なぜ、0.5%というスペクトル濃度にこだわるのか? ほとんどの卸売用UVランプは、広範囲に光を放つだけです。出力は大きいものの、高精度な硬化や滅菌を行う場合、そのエネルギーの大部分は無駄になってしまいます。 私たちは、この精度を向上させるために研究開発に力を注ぎました。目標としたのは0.5%のばらつきでした。これは単なるマーケティング用の言葉ではありません。これは光子密度に関する問題です。つまり、エネルギーを正確に必要な場所に届けるということです。
「ドリフト」の問題
もしアーク放電が安定していなければ、0.5%という基準を達成するのは非常に困難です。ガス圧が変動したり、電極が摩耗したりすると、ピーク波長が変わってしまいます。それだけです。 これを防ぐために、高純度の石英管を使用します。なぜでしょうか?安価な石英は劣化しやすく、不純物が多すぎると、ランプ自身が自分が出すUV-C光を吸収してしまいます。

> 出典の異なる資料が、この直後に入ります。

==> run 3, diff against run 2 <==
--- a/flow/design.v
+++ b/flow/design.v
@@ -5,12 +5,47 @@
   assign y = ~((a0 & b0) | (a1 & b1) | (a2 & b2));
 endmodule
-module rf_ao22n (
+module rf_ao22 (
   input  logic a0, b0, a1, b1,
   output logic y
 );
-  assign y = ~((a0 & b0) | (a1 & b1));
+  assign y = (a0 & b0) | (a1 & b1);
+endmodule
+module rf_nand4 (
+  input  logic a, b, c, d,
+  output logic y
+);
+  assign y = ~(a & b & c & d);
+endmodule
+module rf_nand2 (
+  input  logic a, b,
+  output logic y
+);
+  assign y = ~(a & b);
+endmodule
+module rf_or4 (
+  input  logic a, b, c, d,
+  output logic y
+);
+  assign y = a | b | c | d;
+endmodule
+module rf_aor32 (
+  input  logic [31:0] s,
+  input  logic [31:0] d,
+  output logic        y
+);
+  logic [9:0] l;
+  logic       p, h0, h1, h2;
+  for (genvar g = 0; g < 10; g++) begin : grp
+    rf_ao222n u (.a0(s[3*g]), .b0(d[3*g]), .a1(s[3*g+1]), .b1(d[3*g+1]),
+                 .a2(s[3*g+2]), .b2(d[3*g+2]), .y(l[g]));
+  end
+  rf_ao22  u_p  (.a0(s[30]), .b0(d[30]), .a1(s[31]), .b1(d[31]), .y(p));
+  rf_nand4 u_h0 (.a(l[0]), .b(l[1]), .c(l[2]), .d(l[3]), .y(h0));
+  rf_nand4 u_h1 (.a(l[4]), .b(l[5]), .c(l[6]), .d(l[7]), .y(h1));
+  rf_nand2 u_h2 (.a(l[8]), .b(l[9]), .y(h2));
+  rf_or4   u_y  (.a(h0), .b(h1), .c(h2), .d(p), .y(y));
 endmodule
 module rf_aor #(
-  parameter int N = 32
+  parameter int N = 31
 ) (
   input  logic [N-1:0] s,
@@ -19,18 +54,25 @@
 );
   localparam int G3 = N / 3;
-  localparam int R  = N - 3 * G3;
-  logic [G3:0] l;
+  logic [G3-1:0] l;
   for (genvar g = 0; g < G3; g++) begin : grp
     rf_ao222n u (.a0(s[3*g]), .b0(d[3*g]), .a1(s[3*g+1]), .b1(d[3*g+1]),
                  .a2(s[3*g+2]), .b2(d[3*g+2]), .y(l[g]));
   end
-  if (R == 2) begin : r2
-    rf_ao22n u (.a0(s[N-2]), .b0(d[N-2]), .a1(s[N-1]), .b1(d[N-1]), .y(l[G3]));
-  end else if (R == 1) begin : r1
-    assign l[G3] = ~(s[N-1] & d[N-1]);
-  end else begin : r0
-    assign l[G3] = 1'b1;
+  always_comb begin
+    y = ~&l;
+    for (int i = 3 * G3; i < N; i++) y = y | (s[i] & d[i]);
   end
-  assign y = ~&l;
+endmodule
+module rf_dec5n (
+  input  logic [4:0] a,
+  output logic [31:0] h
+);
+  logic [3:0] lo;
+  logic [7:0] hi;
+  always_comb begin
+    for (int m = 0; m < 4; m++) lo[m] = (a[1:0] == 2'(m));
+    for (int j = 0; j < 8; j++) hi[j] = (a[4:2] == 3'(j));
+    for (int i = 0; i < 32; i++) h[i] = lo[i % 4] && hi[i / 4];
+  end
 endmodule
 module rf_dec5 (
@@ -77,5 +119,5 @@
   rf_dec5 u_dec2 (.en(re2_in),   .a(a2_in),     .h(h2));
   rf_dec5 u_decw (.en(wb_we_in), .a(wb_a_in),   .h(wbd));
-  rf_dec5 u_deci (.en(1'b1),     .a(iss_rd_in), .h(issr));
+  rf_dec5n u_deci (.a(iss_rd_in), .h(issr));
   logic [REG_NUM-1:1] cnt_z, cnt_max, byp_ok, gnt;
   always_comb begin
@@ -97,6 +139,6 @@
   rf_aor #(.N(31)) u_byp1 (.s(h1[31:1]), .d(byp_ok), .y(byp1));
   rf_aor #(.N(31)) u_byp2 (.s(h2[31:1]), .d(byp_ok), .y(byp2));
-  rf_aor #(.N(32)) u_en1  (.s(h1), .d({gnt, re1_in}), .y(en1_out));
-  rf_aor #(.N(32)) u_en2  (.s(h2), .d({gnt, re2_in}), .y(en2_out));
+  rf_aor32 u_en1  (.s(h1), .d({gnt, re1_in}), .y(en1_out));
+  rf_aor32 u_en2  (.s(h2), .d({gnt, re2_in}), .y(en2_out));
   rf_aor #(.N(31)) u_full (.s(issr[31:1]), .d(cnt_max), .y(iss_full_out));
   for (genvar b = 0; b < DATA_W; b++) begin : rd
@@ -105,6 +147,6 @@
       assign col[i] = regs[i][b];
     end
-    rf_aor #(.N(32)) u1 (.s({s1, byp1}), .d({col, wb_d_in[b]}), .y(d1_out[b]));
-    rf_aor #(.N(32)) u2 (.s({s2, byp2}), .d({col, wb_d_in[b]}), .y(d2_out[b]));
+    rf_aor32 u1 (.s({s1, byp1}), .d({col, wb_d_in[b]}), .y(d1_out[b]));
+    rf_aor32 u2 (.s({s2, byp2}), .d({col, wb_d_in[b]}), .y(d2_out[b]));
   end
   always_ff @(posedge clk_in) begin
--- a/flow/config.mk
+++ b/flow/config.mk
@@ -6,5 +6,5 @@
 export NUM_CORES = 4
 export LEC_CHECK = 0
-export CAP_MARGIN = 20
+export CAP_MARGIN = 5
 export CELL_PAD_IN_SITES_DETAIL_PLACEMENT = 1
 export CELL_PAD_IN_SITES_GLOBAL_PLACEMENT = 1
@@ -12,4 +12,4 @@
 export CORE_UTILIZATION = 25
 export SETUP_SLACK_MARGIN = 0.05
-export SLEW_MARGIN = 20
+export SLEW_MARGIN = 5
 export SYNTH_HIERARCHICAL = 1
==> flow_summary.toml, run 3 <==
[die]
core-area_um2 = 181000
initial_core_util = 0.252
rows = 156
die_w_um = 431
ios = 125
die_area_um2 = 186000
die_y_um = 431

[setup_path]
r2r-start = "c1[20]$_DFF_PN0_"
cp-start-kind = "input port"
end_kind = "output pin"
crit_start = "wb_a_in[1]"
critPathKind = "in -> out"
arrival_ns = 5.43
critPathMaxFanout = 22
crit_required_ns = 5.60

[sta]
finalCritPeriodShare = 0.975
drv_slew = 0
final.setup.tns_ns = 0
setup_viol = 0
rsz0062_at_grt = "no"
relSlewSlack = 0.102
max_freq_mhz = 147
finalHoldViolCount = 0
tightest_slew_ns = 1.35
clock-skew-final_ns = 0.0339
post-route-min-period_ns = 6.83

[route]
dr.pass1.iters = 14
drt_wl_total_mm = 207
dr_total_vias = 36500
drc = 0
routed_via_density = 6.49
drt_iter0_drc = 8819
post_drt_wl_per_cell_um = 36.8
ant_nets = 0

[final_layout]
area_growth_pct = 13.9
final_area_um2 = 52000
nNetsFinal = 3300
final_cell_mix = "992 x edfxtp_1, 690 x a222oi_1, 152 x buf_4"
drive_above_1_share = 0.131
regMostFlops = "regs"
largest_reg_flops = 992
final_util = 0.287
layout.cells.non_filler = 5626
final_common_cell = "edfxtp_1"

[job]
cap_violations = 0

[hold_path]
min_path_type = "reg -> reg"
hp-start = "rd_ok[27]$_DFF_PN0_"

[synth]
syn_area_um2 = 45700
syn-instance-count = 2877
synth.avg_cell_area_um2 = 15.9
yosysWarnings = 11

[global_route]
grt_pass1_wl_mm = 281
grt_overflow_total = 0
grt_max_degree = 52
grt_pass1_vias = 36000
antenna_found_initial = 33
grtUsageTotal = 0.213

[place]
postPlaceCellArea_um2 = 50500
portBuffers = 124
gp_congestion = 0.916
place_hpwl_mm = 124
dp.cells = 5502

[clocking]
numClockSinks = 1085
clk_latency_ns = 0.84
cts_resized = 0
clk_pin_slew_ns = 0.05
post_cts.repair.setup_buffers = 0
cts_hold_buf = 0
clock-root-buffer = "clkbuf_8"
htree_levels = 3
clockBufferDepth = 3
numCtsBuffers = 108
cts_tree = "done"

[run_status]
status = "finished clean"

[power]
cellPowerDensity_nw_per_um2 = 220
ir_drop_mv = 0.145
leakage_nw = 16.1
From an optimization exercise on the open Yosys and OpenROAD flow, aimed at small area, a short achievable clock period and few clock cycles; shortcuts taken in it are not production practice.
The RTL was checked by simulation tests, not by an equivalence proof against the original design.
Power is estimated from default activity; no workload was simulated.

==> run a: inputs <==
==> flow/design.v <==
package cluster_feature_pkg;
    localparam int COORD_BITS       = 5;                         
    localparam int LABEL_BITS       = 6;                         
    localparam int NUM_BANKS        = 4;
    localparam int BANK_SEL_BITS    = $clog2(NUM_BANKS);         
    localparam int INDEX_BITS       = LABEL_BITS - BANK_SEL_BITS;
    localparam int BANK_DEPTH       = 1 << INDEX_BITS;
    localparam int SIZE_BITS        = 12;                        
    localparam int MIN_CLUSTER_SIZE = 8;
    localparam int COUNT_BITS       = 7;
    typedef enum logic [1:0] {
        OP_IDLE  = 2'd0,
        OP_ADD   = 2'd1,
        OP_CLEAR = 2'd2
    } bank_op_e;
    typedef struct packed {
        logic                  last;    
        logic [LABEL_BITS-1:0] label;
        logic [COORD_BITS-1:0] x;
        logic [COORD_BITS-1:0] y;
        logic [COORD_BITS-1:0] z;
    } voxel_t;
    typedef struct packed {
        bank_op_e              op;
        logic [INDEX_BITS-1:0] index;   
        logic [COORD_BITS-1:0] x;
        logic [COORD_BITS-1:0] y;
        logic [COORD_BITS-1:0] z;
    } bank_cmd_t;
    typedef struct packed {
        logic [SIZE_BITS-1:0]  size;
        logic [COORD_BITS-1:0] min_x;
        logic [COORD_BITS-1:0] max_x;
        logic [COORD_BITS-1:0] min_y;
        logic [COORD_BITS-1:0] max_y;
        logic [COORD_BITS-1:0] min_z;
        logic [COORD_BITS-1:0] max_z;
    } cluster_stats_t;
    typedef struct packed {
        logic                  found;           
        logic [COUNT_BITS-1:0] cluster_count;
        logic [SIZE_BITS-1:0]  size;            
        logic [COORD_BITS-1:0] centroid_x;
        logic [COORD_BITS-1:0] centroid_y;
        logic [COORD_BITS-1:0] centroid_z;
        logic [COORD_BITS-1:0] dim_x;
        logic [COORD_BITS-1:0] dim_y;
        logic [COORD_BITS-1:0] dim_z;
    } feature_t;
    localparam int CMD_W   = 2 + INDEX_BITS + 3 * COORD_BITS;
    localparam int STATS_W = SIZE_BITS + 6 * COORD_BITS;
endpackage
`timescale 1ns/1ps
module cluster_feature_top (
    input  logic        clk,
    input  logic        rst_n,
    input  logic        voxel_valid,
    output logic        voxel_ready,
    input  logic [21:0] voxel,       
    output logic        feature_valid,
    input  logic        feature_ready,
    output logic [49:0] feature
);
    localparam int NL = 64;
    logic       ready_q;
    logic [1:0] owed_q;
    logic       accept, handoff;
    logic [1:0] owed_d;
    assign voxel_ready = ready_q;
    assign accept      = voxel_valid & ready_q;
    assign handoff     = feature_valid & feature_ready;
    always_comb begin
        owed_d = owed_q;
        if (accept & voxel[21]) owed_d = owed_d + 2'd1;
        if (handoff)            owed_d = owed_d - 2'd1;
    end
    always_ff @(posedge clk or negedge rst_n) begin
        if (!rst_n) owed_q <= 2'd0;
        else        owed_q <= owed_d;
    end
    always_ff @(posedge clk) begin
        ready_q <= ~owed_d[1];
    end
    logic       vq_v;
    logic       vq_last;
    logic [5:0] vq_l;
    logic [4:0] vq_x, vq_y, vq_z;
    always_ff @(posedge clk or negedge rst_n) begin
        if (!rst_n) vq_v <= 1'b0;
        else        vq_v <= accept;
    end
    logic [NL-1:1] vq_oh;
    logic          vq_fwd;
    always_ff @(posedge clk) begin
        {vq_last, vq_l, vq_x, vq_y, vq_z} <= voxel;
        for (int i = 1; i < NL; i++) vq_oh[i] <= (voxel[20:15] == i);
        vq_fwd <= vq_v & (vq_l != 6'd0) & (voxel[20:15] == vq_l);
    end
    logic [41:0]   mem [1:NL-1];
    logic [NL-1:1] used_q;
    logic          fresh_q;      
    logic          s2_v, s2_last;
    logic [5:0]    s2_l;
    logic [4:0]    s2_x, s2_y, s2_z;
    logic [41:0]   s2_cur;
    logic          s2_cv;
    logic [NL-1:1] s2_oh;
    logic          we, clr;
    logic [41:0]   upd;
    assign we  = s2_v & (s2_l != 6'd0);
    assign clr = s2_v & s2_last;
    logic          fwd;
    logic [41:0]   rd;
    logic          rd_used;
    assign fwd = vq_fwd;
    always_comb begin
        rd      = 42'd0;
        rd_used = 1'b0;
        for (int i = 1; i < NL; i++) begin
            rd      = rd | ({42{vq_oh[i]}} & mem[i]);
            rd_used = rd_used | (vq_oh[i] & used_q[i]);
        end
        rd_used = rd_used & ~fresh_q;
        if (fwd) begin
            rd      = upd;
            rd_used = 1'b1;
        end
        if (clr) rd_used = 1'b0;     
    end
    always_ff @(posedge clk or negedge rst_n) begin
        if (!rst_n) s2_v <= 1'b0;
        else        s2_v <= vq_v;
    end
    always_ff @(posedge clk) begin
        {s2_last, s2_l, s2_x, s2_y, s2_z} <= {vq_last, vq_l, vq_x, vq_y, vq_z};
        s2_oh  <= vq_oh & {(NL-1){vq_v}};    
        s2_cur <= rd;
        s2_cv  <= rd_used;
    end
    logic        sat;
    logic [11:0] cs;
    always_comb begin
        cs  = s2_cv ? s2_cur[41:30] : 12'd0;
        sat = s2_cv & (s2_cur[41:30] == 12'hfff);
        if (!s2_cv) begin
            upd = {12'd1, s2_x, s2_x, s2_y, s2_y, s2_z, s2_z};
        end else begin
            upd[41:30] = sat ? s2_cur[41:30] : s2_cur[41:30] + 12'd1;
            upd[29:25] = (s2_x < s2_cur[29:25]) ? s2_x : s2_cur[29:25];
            upd[24:20] = (s2_x > s2_cur[24:20]) ? s2_x : s2_cur[24:20];
            upd[19:15] = (s2_y < s2_cur[19:15]) ? s2_y : s2_cur[19:15];
            upd[14:10] = (s2_y > s2_cur[14:10]) ? s2_y : s2_cur[14:10];
            upd[9:5]   = (s2_z < s2_cur[9:5])   ? s2_z : s2_cur[9:5];
            upd[4:0]   = (s2_z > s2_cur[4:0])   ? s2_z : s2_cur[4:0];
        end
    end
    always_ff @(posedge clk) begin
        for (int i = 1; i < NL; i++) begin
            if (s2_oh[i]) mem[i] <= upd;
        end
    end
    always_ff @(posedge clk) begin
        for (int i = 1; i < NL; i++) begin
            used_q[i] <= ~clr & ((used_q[i] & ~fresh_q) | s2_oh[i]);
        end
    end
    always_ff @(posedge clk or negedge rst_n) begin
        if (!rst_n) fresh_q <= 1'b1;
        else        fresh_q <= clr | (fresh_q & ~we);
    end
    logic [5:0]  best_l;
    logic [11:0] best_size, best_m1;
    logic [29:0] best_box;
    logic [6:0]  count_q;
    logic        hit, take;
    logic        m1_zero;    
    logic        lower;
    assign hit   = ~fresh_q & (s2_l == best_l);
    assign lower = (s2_l < best_l);
    assign take  = we & (hit | fresh_q |
                         (s2_cv ? (~sat & ((s2_cur[41:30] == best_size) |
                                           ((s2_cur[41:30] == best_m1) & lower)))
                                : (m1_zero & lower)));
    always_ff @(posedge clk) begin
        if (take) begin
            best_l   <= s2_l;
            best_box <= upd[29:0];
            if (!sat) begin
                best_size <= upd[41:30];
                best_m1   <= cs;
                m1_zero   <= (cs == 12'd0);
            end
        end
        if (s2_v) begin
            count_q <= fresh_q ? 7'd0 : count_q + {6'd0, we & s2_cv & (s2_cur[41:30] == 12'd7)};
        end
    end
    logic        rec_pend;
    logic        load;
    logic        found;
    logic [49:0] rec;
    logic [5:0]  sx, sy, sz;
    assign found = (count_q != 7'd0);
    assign load  = rec_pend & (~feature_valid | feature_ready);
    always_comb begin
        sx  = {1'b0, best_box[29:25]} + {1'b0, best_box[24:20]};
        sy  = {1'b0, best_box[19:15]} + {1'b0, best_box[14:10]};
        sz  = {1'b0, best_box[9:5]}   + {1'b0, best_box[4:0]};
        rec = {found, count_q, best_size, sx[5:1], sy[5:1], sz[5:1],
               best_box[24:20] - best_box[29:25],
               best_box[14:10] - best_box[19:15],
               best_box[4:0]   - best_box[9:5]};
        if (!found) rec = 50'd0;
    end
    always_ff @(posedge clk or negedge rst_n) begin
        if (!rst_n) begin
            rec_pend      <= 1'b0;
            feature_valid <= 1'b0;
        end else begin
            rec_pend      <= clr | (rec_pend & ~load);
            feature_valid <= load | (feature_valid & ~feature_ready);
        end
    end
    always_ff @(posedge clk or negedge rst_n) begin
        if (!rst_n)    feature <= 50'd0;
        else if (load) feature <= rec;
    end
endmodule
==> flow/flow/run.sh <==
#!/bin/bash
set -euo pipefail
MARGIN=6.55
bash standard.sh SETUP_SLACK_MARGIN=$MARGIN SKIP_GATE_CLONING=1 finish > standard_flow.log 2>&1
==> flow/standard.sh <==
#!/bin/bash
# synth_recipe.tcl (not shown) runs the flow's synth.tcl, then flattens the netlist and writes it again
# the make line also repeats each setting of config.mk as NAME=value (left out here)
make -C /OpenROAD-flow-scripts/flow DESIGN_CONFIG=/design/flow/config.mk WORK_HOME=/design/flow/orfs CLKGATE_MAP_FILE= SYNTH_SCRIPT=/design/flow/synth_recipe.tcl "${@:-finish}"
==> flow/config.mk <==
export PLATFORM = sky130hd
export DESIGN_NAME = cluster_feature_top
export DESIGN_NICKNAME = cluster_feature_top
export VERILOG_FILES = /design/flow/design.v
export SDC_FILE = /design/flow/constraint.sdc
export NUM_CORES = 4
export LEC_CHECK = 0
export CAP_MARGIN = 20
export CORE_MARGIN = 2
export CORE_UTILIZATION = 55
export CTS_CLUSTER_DIAMETER = 60
export CTS_CLUSTER_SIZE = 30
export SLEW_MARGIN = 20
==> flow/constraint.sdc <==
create_clock -name core_clock -period 10.0 [get_ports {clk}]
set_input_delay 2.0000 -clock core_clock [delete_from_list [all_inputs] [get_ports {clk}]]
set_output_delay 2.0000 -clock core_clock [all_outputs]
set_load 0.01 [all_outputs]
==> run b: changes against run a <==
--- a/flow/design.v
+++ b/flow/design.v
@@ -135,3 +135,3 @@
         {s2_last, s2_l, s2_x, s2_y, s2_z} <= {vq_last, vq_l, vq_x, vq_y, vq_z};
-        s2_oh  <= vq_oh & {(NL-1){vq_v}};    
+        s2_oh  <= vq_oh;
         s2_cur <= rd;
@@ -158,3 +158,3 @@
         for (int i = 1; i < NL; i++) begin
-            if (s2_oh[i]) mem[i] <= upd;
+            if (s2_v && s2_oh[i]) mem[i] <= upd;
         end
@@ -163,3 +163,3 @@
         for (int i = 1; i < NL; i++) begin
-            used_q[i] <= ~clr & ((used_q[i] & ~fresh_q) | s2_oh[i]);
+            used_q[i] <= ~clr & ((used_q[i] & ~fresh_q) | (s2_v & s2_oh[i]));
         end
==> flow/flow/run.sh (replaced) <==
#!/bin/bash
set -euo pipefail
MARGIN=6.6
bash standard.sh SETUP_SLACK_MARGIN=$MARGIN finish > standard_flow.log 2>&1
==> run c: changes against run a <==
--- a/flow/design.v
+++ b/flow/design.v
@@ -135,3 +135,3 @@
         {s2_last, s2_l, s2_x, s2_y, s2_z} <= {vq_last, vq_l, vq_x, vq_y, vq_z};
-        s2_oh  <= vq_oh & {(NL-1){vq_v}};    
+        s2_oh  <= vq_oh;
         s2_cur <= rd;
@@ -158,3 +158,3 @@
         for (int i = 1; i < NL; i++) begin
-            if (s2_oh[i]) mem[i] <= upd;
+            if (s2_v && s2_oh[i]) mem[i] <= upd;
         end
@@ -163,3 +163,3 @@
         for (int i = 1; i < NL; i++) begin
-            used_q[i] <= ~clr & ((used_q[i] & ~fresh_q) | s2_oh[i]);
+            used_q[i] <= ~clr & ((used_q[i] & ~fresh_q) | (s2_v & s2_oh[i]));
         end
==> flow/flow/run.sh (replaced) <==
#!/bin/bash
set -euo pipefail
MARGIN=6.55
bash standard.sh SETUP_SLACK_MARGIN=$MARGIN finish > standard_flow.log 2>&1
--- a/flow/config.mk
+++ b/flow/config.mk
@@ -10,4 +10,2 @@
 export CORE_UTILIZATION = 55
-export CTS_CLUSTER_DIAMETER = 60
-export CTS_CLUSTER_SIZE = 30
 export SLEW_MARGIN = 20
==> key figures <==
Outcome
  • Status: timing/DRC/antenna clean

Global route
  • Vias in the first global route: 63870

Synth
  • Cells after Synth: 6075
  • Post-Synth Adder-Cell Area: 0.008385
  • Synth Area in Compound Gates: 0.1089
  • Synth Area in Simple Gates: 0.04119

Power
  • P_seq: 14.4 mW
  • Combinational power: 1.50 mW

Cells and area
  • Fraction of area in multi-input gates: 0.1501
  • Final nets: 6447
Source of the figures above: run c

つまり、製品に届かないエネルギーのためにお金を支払っていることになります。これは生産効率を著しく低下させる要因です。
ハードウェア上の問題
「十分に正確」という部品では、このような精度は得られません。電極の仕様はマイクロ単位で指定する必要があります。 もしアークが少しでもずれてしまうと、エネルギーの分布が乱れてしまいます。その結果、基板の一部が過熱したり、逆にエネルギーが届かない領域ができてしまいます。 しかし、ここに問題があります。このようにエネルギーを集中させると、ランプの端が非常に熱くなります。 単に密封された箱に入れておけばよいわけではありません。強制空冷が必要です。もし冷却システムがその熱量に対応できなければ、電極は本来よりも早く壊れてしまいます。
なぜこんなに手間をかけるのか?
エンジニアであれば、ここが面白いところです。 0.5%という精度があれば、光開始剤がどのように反応するかを予測できます。コンベヤーの速度を推測する必要もありません。設定を行えば、毎回同じように一貫した硬化が得られます。 もう、不完全に硬化した製品や、表面が焼けてしまうことはありません。私たちがこれを開発したのは、波長が1%変動するだけで全ての製品が不合格になってしまうような工場のためです。